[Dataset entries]
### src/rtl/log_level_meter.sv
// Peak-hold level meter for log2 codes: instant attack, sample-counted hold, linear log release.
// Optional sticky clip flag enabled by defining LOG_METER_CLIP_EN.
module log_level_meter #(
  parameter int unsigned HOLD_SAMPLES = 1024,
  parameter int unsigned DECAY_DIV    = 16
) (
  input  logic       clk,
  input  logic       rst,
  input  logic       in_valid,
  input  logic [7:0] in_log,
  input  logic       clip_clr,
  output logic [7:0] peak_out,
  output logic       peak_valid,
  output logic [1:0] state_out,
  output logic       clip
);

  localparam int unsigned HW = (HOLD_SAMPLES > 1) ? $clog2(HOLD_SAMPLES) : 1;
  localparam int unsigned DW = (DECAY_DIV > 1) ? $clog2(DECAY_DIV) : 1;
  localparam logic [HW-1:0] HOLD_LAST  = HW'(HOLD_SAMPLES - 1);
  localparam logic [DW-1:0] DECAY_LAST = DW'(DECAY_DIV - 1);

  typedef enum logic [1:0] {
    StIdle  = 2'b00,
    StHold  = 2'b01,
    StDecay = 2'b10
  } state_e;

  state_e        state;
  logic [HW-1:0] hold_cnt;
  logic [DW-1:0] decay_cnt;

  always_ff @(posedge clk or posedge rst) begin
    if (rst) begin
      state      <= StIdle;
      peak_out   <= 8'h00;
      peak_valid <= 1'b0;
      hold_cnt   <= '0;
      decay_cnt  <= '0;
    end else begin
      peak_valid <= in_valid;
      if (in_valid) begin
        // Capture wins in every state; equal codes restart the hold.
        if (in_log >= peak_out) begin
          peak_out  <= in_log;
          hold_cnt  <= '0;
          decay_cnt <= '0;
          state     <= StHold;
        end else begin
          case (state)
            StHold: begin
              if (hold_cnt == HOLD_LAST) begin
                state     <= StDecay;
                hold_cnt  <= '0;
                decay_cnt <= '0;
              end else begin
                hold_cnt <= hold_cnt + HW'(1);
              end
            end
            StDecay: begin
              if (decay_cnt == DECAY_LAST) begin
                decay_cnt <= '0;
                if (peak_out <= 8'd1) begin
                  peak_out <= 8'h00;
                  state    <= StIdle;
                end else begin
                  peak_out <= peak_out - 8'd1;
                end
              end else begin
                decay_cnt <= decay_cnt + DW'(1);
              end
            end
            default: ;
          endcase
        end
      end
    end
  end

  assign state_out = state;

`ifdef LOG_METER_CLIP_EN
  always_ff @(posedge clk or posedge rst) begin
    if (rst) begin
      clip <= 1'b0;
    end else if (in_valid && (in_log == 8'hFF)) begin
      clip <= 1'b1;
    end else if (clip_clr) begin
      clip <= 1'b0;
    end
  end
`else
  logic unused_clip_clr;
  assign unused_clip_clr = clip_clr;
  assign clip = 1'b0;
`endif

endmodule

---

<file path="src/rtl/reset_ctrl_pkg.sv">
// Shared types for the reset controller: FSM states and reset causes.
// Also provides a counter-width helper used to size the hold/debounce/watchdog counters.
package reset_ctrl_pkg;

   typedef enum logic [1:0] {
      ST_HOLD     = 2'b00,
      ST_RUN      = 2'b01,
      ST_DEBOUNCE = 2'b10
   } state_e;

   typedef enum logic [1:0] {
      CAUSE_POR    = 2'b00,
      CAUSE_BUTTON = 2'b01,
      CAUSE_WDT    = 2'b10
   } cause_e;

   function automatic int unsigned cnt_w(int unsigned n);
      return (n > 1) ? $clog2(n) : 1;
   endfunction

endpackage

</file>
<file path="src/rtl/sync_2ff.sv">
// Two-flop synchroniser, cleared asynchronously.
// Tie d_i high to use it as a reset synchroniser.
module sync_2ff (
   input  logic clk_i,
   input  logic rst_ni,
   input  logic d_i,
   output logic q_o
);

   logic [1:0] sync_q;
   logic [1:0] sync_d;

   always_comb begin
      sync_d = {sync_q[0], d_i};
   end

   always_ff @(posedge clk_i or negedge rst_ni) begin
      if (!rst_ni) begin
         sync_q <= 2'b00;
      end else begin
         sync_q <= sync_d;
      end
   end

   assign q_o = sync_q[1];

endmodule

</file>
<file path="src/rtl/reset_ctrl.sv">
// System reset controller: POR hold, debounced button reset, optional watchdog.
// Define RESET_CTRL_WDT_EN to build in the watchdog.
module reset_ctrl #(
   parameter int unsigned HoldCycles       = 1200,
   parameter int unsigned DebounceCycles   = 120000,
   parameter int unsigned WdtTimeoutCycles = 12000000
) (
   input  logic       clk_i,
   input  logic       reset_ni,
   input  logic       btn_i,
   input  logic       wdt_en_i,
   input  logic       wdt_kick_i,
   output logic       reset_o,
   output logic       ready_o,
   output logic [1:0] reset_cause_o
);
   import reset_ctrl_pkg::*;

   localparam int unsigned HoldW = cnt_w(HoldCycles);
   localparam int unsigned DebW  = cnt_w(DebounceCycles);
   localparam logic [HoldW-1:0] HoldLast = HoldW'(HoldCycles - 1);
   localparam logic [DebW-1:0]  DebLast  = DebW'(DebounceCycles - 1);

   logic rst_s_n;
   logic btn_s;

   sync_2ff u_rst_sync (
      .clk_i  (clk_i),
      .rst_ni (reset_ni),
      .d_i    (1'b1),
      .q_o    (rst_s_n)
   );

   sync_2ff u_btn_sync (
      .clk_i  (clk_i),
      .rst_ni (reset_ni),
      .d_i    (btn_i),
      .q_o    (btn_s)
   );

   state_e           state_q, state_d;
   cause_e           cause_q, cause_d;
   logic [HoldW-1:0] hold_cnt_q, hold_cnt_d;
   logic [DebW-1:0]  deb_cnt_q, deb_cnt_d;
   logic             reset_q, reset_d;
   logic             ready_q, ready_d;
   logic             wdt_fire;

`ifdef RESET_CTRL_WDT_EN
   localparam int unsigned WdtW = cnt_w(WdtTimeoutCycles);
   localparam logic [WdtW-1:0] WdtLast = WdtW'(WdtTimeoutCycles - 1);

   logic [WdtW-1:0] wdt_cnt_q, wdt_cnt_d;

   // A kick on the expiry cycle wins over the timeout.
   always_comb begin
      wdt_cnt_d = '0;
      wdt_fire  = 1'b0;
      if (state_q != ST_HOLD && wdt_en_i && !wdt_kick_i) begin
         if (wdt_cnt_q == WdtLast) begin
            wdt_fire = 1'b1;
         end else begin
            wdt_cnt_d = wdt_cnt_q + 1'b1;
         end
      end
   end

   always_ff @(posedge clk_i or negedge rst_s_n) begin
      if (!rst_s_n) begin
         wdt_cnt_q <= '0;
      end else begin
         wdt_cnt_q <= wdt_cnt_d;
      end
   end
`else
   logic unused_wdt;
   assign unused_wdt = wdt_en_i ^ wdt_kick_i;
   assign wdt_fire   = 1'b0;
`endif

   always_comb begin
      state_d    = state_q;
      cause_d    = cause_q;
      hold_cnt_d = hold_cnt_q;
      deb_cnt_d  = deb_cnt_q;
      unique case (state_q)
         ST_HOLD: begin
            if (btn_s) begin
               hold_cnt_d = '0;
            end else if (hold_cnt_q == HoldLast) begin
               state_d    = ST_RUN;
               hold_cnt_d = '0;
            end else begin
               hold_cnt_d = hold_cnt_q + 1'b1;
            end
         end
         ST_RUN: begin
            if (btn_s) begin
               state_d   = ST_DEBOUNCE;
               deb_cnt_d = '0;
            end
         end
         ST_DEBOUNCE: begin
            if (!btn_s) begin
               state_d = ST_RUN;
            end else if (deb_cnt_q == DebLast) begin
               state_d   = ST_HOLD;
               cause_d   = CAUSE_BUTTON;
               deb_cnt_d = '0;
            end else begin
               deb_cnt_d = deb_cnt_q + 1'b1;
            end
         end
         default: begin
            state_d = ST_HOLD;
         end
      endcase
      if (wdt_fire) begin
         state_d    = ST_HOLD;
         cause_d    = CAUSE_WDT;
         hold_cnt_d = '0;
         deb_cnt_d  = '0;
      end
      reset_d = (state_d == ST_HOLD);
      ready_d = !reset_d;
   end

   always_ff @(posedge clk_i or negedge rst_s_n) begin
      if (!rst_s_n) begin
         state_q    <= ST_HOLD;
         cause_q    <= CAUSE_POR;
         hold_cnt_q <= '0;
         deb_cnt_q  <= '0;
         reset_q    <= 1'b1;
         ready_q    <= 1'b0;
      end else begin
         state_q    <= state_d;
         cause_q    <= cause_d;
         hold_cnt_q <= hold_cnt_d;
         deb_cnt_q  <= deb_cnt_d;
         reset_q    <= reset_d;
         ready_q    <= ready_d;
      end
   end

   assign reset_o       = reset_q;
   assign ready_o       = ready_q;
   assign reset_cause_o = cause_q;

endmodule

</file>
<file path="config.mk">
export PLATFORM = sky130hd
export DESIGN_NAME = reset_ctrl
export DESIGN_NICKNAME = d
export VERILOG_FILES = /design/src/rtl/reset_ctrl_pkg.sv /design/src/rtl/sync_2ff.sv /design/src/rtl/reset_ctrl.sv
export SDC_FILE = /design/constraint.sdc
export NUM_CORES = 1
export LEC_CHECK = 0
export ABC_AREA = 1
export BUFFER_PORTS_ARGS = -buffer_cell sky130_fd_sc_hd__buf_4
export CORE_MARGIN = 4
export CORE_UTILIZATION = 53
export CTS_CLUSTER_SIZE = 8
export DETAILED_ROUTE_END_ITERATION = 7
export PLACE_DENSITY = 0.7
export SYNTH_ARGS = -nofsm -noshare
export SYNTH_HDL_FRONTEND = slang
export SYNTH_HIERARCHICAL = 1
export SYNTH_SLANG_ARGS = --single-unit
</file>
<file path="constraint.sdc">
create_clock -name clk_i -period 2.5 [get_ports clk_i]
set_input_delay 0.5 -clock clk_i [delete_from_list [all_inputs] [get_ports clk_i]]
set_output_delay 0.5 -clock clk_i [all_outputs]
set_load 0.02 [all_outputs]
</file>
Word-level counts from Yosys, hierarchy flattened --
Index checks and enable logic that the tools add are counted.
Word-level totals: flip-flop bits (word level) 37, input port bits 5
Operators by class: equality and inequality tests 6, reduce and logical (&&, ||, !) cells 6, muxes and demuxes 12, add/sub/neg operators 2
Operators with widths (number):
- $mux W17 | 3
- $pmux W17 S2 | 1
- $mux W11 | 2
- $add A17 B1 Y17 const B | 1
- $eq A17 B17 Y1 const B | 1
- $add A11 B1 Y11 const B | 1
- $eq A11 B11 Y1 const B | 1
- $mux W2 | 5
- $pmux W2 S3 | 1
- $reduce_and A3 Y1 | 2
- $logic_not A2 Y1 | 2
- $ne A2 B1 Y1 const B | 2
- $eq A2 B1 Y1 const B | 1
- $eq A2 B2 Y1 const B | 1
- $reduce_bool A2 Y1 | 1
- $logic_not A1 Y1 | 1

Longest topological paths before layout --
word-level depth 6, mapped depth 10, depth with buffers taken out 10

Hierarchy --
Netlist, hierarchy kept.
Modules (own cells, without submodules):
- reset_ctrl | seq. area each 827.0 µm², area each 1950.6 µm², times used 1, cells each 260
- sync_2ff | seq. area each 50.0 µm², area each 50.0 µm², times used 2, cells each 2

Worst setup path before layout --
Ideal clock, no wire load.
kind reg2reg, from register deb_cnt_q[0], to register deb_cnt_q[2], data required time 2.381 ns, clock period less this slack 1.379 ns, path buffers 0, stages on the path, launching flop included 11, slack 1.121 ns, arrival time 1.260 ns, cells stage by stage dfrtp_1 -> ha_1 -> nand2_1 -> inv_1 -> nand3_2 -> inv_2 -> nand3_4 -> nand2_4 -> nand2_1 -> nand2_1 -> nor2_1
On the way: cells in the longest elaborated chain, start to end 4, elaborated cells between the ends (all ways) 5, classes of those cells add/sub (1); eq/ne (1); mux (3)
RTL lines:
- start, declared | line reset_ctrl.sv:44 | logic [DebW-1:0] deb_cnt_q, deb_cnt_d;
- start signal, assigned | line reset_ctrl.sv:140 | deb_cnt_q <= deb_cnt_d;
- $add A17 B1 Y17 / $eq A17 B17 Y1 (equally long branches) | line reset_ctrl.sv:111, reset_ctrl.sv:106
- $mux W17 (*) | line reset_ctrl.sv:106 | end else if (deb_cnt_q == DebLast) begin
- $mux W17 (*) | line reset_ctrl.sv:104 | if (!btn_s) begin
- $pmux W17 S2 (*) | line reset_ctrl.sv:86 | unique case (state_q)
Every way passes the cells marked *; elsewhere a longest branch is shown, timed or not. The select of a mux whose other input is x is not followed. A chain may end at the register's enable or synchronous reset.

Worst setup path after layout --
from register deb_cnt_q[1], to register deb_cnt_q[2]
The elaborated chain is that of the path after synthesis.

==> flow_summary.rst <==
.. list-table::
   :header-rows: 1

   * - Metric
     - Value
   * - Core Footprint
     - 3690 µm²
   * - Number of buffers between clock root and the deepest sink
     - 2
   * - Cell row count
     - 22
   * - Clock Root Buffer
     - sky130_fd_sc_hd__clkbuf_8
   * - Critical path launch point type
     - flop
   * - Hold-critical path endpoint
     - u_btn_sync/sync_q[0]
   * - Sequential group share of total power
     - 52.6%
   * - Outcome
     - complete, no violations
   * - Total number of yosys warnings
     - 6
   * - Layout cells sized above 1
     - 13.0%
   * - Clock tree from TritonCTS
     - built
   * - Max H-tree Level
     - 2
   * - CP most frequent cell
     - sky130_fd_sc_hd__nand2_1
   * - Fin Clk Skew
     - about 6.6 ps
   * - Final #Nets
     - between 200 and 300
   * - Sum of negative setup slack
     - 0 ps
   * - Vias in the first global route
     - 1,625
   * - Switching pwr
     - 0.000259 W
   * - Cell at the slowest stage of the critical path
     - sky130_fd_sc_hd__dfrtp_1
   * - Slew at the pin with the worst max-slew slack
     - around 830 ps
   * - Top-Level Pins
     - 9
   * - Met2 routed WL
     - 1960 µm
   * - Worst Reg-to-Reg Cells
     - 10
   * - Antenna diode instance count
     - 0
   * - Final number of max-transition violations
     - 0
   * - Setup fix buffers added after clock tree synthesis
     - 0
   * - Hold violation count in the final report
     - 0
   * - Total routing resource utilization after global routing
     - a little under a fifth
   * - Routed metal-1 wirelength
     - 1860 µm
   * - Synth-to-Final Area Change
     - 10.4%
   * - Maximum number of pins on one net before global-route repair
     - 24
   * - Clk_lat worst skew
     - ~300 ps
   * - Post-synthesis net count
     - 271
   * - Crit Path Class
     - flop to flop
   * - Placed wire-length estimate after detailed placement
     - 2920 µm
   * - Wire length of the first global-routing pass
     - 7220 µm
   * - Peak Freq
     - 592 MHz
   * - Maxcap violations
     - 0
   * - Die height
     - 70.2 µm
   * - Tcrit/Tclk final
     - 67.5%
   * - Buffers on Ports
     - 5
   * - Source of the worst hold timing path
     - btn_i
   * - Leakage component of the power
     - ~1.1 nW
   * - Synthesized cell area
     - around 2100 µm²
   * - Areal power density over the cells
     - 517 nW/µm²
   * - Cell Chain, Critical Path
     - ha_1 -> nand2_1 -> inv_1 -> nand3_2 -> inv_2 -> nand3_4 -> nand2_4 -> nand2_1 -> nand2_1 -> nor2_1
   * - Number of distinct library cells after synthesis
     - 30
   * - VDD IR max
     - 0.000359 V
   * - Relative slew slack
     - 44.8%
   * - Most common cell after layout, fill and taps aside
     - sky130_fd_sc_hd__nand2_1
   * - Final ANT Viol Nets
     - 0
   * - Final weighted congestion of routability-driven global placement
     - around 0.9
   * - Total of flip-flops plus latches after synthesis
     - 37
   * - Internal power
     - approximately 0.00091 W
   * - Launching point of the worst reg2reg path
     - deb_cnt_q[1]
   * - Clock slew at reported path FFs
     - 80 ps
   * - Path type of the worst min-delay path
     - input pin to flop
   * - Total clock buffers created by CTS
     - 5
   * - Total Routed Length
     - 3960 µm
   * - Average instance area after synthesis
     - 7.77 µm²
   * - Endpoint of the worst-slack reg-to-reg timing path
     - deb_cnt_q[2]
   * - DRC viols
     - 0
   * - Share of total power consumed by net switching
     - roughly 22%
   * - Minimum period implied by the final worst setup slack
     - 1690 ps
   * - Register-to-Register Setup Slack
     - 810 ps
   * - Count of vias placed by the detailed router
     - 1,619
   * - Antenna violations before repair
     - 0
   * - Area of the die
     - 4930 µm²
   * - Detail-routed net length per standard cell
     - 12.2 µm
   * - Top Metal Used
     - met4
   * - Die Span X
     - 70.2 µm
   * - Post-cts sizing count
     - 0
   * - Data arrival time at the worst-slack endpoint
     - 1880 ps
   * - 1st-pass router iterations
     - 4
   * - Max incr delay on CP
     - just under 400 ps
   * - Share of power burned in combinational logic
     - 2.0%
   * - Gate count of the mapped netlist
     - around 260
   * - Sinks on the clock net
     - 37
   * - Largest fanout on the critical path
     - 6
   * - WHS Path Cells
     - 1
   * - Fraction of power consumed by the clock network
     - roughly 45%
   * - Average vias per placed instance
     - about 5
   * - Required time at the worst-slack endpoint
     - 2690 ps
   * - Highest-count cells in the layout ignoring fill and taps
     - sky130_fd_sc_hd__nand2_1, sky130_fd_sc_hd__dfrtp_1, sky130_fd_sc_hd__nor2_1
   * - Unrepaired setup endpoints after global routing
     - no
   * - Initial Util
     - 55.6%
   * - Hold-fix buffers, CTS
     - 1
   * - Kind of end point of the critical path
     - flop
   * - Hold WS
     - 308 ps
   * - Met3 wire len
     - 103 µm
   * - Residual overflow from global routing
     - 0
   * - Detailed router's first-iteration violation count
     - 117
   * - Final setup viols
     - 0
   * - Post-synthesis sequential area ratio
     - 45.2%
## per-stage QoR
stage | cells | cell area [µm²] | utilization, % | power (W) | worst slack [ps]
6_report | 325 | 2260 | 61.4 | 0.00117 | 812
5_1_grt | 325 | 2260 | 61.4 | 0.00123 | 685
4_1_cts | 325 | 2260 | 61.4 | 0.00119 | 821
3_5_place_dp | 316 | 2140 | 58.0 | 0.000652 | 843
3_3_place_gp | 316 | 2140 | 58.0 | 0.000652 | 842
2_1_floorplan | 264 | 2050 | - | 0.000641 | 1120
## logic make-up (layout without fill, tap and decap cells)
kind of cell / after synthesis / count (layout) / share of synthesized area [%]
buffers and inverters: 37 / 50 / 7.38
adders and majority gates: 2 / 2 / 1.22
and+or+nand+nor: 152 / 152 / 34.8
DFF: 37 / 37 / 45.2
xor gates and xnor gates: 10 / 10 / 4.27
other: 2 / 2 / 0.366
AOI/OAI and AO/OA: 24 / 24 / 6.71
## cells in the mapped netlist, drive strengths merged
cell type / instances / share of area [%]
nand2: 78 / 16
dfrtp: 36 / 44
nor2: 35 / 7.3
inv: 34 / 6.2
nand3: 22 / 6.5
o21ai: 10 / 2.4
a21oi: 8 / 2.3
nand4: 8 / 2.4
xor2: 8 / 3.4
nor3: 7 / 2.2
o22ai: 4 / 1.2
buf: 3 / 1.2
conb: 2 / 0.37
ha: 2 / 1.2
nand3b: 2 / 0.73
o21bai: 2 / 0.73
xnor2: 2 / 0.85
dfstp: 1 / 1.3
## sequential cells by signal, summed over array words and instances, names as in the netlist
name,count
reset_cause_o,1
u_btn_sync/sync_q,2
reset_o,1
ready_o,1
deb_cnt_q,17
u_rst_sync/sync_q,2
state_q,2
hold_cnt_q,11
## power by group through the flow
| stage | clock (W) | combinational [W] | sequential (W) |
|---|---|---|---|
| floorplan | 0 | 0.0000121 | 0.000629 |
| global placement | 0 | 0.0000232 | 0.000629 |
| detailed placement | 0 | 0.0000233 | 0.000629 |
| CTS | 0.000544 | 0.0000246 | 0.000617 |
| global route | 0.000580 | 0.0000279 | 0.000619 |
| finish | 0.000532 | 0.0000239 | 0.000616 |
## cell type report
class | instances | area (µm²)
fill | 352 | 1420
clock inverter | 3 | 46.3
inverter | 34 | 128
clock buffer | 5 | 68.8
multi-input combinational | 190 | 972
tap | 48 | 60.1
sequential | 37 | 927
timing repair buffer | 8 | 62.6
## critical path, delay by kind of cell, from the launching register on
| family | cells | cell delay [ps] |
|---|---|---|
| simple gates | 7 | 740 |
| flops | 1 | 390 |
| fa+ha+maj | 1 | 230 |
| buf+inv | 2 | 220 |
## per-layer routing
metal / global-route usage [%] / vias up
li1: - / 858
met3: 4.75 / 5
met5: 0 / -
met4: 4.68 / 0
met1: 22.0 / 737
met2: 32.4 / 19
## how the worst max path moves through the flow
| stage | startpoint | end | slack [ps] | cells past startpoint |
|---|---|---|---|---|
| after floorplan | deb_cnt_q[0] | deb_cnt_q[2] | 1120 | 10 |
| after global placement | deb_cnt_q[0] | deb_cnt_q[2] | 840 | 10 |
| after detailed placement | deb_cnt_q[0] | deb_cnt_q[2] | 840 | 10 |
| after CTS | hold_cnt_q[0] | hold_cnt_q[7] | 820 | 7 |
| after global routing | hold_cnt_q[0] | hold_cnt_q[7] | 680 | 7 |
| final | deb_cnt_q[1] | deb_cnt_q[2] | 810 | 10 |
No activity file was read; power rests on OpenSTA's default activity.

--

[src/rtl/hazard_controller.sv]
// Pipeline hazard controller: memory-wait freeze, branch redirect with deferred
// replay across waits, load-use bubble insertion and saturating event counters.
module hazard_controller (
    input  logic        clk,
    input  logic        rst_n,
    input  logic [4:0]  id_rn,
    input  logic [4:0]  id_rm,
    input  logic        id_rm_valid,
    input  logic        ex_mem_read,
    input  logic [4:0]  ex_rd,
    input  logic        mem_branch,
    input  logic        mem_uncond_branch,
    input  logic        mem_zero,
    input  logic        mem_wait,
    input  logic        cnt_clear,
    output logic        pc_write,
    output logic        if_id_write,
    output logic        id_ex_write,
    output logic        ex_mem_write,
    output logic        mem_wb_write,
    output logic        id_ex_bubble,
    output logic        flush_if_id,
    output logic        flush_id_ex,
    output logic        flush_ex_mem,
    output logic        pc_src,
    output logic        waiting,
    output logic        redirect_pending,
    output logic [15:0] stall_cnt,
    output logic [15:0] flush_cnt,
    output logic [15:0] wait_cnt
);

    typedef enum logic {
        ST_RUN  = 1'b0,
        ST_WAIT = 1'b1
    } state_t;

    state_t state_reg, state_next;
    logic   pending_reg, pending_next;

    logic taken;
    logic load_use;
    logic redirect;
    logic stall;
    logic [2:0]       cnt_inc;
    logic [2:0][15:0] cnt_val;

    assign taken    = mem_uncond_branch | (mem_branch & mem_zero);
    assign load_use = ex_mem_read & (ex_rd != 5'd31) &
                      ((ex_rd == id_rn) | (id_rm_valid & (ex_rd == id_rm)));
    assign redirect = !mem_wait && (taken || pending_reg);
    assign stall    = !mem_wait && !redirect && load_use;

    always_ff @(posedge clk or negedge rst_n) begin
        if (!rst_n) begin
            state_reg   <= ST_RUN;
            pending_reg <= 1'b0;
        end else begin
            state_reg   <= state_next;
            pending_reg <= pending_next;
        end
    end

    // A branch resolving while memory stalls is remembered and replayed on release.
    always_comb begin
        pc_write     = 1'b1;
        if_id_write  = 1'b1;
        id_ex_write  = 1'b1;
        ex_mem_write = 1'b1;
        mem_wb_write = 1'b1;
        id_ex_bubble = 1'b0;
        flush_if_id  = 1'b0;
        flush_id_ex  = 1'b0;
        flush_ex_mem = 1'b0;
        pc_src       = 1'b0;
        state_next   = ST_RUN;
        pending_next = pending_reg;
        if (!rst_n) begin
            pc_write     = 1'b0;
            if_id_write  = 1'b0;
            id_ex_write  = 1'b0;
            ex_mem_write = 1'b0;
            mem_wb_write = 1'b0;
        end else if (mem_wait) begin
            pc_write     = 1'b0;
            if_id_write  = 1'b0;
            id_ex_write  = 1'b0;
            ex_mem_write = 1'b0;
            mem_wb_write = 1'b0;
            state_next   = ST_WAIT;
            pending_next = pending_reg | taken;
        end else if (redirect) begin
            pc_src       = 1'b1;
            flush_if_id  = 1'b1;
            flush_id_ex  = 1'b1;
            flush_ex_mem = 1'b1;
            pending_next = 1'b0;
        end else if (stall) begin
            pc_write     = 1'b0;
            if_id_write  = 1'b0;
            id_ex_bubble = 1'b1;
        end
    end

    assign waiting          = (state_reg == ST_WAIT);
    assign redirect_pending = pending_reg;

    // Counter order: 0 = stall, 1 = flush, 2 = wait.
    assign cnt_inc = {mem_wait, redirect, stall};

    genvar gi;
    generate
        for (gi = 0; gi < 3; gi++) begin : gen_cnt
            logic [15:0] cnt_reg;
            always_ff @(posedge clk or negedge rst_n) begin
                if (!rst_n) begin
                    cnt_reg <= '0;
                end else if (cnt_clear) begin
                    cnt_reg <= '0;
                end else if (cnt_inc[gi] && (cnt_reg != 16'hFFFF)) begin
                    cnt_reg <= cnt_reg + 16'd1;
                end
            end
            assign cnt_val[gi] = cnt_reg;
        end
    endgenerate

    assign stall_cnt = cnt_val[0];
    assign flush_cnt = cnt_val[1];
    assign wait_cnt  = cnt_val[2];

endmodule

About this exercise
Reproduce the lines above, beginning at the line with "### src/rtl/log_level_meter.sv" and stopping after the line with "if (decay_cnt == DECAY_LAST)", exactly as they are.

The answer
### src/rtl/log_level_meter.sv
// Peak-hold level meter for log2 codes: instant attack, sample-counted hold, linear log release.
// Optional sticky clip flag enabled by defining LOG_METER_CLIP_EN.
module log_level_meter #(
  parameter int unsigned HOLD_SAMPLES = 1024,
  parameter int unsigned DECAY_DIV    = 16
) (
  input  logic       clk,
  input  logic       rst,
  input  logic       in_valid,
  input  logic [7:0] in_log,
  input  logic       clip_clr,
  output logic [7:0] peak_out,
  output logic       peak_valid,
  output logic [1:0] state_out,
  output logic       clip
);

  localparam int unsigned HW = (HOLD_SAMPLES > 1) ? $clog2(HOLD_SAMPLES) : 1;
  localparam int unsigned DW = (DECAY_DIV > 1) ? $clog2(DECAY_DIV) : 1;
  localparam logic [HW-1:0] HOLD_LAST  = HW'(HOLD_SAMPLES - 1);
  localparam logic [DW-1:0] DECAY_LAST = DW'(DECAY_DIV - 1);

  typedef enum logic [1:0] {
    StIdle  = 2'b00,
    StHold  = 2'b01,
    StDecay = 2'b10
  } state_e;

  state_e        state;
  logic [HW-1:0] hold_cnt;
  logic [DW-1:0] decay_cnt;

  always_ff @(posedge clk or posedge rst) begin
    if (rst) begin
      state      <= StIdle;
      peak_out   <= 8'h00;
      peak_valid <= 1'b0;
      hold_cnt   <= '0;
      decay_cnt  <= '0;
    end else begin
      peak_valid <= in_valid;
      if (in_valid) begin
        // Capture wins in every state; equal codes restart the hold.
        if (in_log >= peak_out) begin
          peak_out  <= in_log;
          hold_cnt  <= '0;
          decay_cnt <= '0;
          state     <= StHold;
        end else begin
          case (state)
            StHold: begin
              if (hold_cnt == HOLD_LAST) begin
                state     <= StDecay;
                hold_cnt  <= '0;
                decay_cnt <= '0;
              end else begin
                hold_cnt <= hold_cnt + HW'(1);
              end
            end
            StDecay: begin
              if (decay_cnt == DECAY_LAST) begin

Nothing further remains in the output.